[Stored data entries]
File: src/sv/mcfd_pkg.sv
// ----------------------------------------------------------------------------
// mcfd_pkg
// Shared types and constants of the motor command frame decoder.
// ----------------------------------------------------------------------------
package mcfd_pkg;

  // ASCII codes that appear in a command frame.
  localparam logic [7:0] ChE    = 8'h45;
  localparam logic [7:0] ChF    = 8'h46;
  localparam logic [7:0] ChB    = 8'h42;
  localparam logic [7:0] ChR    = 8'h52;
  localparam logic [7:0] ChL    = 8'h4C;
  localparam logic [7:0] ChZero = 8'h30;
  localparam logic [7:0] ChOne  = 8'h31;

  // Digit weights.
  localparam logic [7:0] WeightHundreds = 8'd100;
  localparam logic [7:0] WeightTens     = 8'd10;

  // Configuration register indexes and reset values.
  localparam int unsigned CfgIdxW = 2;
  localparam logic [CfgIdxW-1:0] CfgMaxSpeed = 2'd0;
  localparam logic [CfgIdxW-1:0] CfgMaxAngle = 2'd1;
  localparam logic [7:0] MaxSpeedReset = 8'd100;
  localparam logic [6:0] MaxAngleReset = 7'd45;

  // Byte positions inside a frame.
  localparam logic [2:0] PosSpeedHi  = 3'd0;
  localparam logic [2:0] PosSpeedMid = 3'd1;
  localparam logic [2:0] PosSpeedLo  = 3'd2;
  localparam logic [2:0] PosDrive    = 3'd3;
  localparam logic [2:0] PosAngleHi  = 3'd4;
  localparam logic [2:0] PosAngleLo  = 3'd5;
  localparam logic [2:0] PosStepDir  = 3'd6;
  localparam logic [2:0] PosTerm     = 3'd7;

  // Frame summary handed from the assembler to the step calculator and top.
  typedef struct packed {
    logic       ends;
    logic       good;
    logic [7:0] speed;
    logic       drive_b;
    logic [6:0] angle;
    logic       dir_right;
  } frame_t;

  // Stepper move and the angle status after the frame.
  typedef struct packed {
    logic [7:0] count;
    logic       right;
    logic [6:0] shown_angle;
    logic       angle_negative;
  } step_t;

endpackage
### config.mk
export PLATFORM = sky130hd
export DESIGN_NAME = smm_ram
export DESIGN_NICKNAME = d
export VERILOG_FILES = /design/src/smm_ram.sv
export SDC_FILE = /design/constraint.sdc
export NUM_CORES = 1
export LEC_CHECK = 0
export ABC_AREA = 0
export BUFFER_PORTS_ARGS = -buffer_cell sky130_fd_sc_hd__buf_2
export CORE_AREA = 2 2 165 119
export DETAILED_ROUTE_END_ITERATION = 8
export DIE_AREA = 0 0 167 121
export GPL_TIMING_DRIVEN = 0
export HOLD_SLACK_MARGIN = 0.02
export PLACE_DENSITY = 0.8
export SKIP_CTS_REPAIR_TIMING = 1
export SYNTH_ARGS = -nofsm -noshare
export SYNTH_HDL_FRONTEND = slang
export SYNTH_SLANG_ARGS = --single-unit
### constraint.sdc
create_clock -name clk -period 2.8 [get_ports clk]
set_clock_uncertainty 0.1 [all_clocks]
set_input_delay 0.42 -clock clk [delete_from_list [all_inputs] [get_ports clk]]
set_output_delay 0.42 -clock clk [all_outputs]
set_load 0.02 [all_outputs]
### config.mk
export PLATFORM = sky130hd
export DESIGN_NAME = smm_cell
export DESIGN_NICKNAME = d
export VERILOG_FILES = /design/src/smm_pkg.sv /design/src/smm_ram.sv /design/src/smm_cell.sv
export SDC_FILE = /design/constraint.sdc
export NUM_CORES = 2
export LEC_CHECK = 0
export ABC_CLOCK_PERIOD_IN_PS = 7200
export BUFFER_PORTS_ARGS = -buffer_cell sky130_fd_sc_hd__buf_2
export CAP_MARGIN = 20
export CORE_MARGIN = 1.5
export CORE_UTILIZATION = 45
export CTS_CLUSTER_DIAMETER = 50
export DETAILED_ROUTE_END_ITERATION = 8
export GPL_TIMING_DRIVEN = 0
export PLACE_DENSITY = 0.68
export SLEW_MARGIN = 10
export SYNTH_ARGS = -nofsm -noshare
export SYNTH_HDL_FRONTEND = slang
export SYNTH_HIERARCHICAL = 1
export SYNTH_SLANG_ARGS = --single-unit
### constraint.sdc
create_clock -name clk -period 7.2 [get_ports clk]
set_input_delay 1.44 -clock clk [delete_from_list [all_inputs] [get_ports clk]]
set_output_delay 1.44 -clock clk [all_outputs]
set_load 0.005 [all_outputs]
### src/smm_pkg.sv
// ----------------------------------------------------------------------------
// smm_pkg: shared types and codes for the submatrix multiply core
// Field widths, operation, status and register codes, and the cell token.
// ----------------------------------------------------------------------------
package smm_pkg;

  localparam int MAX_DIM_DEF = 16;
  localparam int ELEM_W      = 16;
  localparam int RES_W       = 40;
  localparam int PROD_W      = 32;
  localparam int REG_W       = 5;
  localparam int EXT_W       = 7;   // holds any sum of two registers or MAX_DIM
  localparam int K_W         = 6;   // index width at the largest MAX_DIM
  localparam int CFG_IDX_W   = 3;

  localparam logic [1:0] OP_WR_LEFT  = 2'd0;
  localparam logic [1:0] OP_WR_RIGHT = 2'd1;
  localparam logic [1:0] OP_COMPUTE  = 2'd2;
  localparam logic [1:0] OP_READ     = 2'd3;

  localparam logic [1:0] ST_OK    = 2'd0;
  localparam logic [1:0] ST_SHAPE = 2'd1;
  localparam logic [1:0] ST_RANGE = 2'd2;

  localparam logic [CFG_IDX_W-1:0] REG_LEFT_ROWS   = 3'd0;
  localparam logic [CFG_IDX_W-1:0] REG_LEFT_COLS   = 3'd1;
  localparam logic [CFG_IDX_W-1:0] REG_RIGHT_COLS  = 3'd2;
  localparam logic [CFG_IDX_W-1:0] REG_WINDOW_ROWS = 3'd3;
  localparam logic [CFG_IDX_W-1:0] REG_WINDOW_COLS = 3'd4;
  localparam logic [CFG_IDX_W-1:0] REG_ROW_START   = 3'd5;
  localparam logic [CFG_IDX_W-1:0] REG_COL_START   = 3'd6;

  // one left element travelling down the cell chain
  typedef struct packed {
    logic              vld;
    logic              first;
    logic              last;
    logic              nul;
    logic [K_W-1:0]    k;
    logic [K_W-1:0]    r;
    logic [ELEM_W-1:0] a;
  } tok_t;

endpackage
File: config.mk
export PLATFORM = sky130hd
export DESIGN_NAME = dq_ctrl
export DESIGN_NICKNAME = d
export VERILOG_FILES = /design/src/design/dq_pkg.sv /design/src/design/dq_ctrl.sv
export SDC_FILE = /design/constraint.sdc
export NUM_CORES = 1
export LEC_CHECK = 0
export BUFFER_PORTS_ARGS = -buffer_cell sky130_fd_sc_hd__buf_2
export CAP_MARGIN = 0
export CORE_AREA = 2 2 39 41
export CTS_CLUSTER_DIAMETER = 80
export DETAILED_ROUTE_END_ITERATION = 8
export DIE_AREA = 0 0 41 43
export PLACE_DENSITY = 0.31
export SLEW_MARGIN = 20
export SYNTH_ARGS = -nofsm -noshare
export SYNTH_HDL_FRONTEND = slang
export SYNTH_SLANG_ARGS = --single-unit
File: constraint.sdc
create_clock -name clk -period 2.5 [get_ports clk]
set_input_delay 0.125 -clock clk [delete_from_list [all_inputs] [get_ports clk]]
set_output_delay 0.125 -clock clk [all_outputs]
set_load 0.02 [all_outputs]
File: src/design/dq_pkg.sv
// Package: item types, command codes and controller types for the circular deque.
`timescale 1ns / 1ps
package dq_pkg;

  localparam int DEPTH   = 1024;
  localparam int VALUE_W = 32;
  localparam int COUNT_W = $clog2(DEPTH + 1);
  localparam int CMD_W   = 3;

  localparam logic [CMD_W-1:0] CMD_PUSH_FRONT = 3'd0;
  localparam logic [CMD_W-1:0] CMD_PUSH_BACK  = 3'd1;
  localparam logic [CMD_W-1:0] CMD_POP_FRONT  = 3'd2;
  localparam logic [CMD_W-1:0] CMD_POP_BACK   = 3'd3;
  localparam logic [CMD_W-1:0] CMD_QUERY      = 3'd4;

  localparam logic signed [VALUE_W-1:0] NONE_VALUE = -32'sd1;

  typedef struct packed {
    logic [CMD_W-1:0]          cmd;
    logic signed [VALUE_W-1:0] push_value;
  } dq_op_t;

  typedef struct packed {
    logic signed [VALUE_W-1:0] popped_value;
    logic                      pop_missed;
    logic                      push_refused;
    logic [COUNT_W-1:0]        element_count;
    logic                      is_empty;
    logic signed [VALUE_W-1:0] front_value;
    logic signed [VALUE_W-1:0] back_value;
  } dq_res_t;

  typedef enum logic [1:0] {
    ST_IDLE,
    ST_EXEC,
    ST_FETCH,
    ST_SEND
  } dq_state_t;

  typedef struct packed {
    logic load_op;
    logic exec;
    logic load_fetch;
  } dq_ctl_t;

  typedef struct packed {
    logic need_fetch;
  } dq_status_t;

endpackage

WHAT YOU WILL DO
Begin at the line that has "File: constraint.sdc" in the entries above; stop after the line that has "package dq_pkg;". Transcribe exactly those lines and no others.

RESULT OF THIS EXERCISE
File: constraint.sdc
create_clock -name clk -period 2.5 [get_ports clk]
set_input_delay 0.125 -clock clk [delete_from_list [all_inputs] [get_ports clk]]
set_output_delay 0.125 -clock clk [all_outputs]
set_load 0.02 [all_outputs]
File: src/design/dq_pkg.sv
// Package: item types, command codes and controller types for the circular deque.
`timescale 1ns / 1ps
package dq_pkg;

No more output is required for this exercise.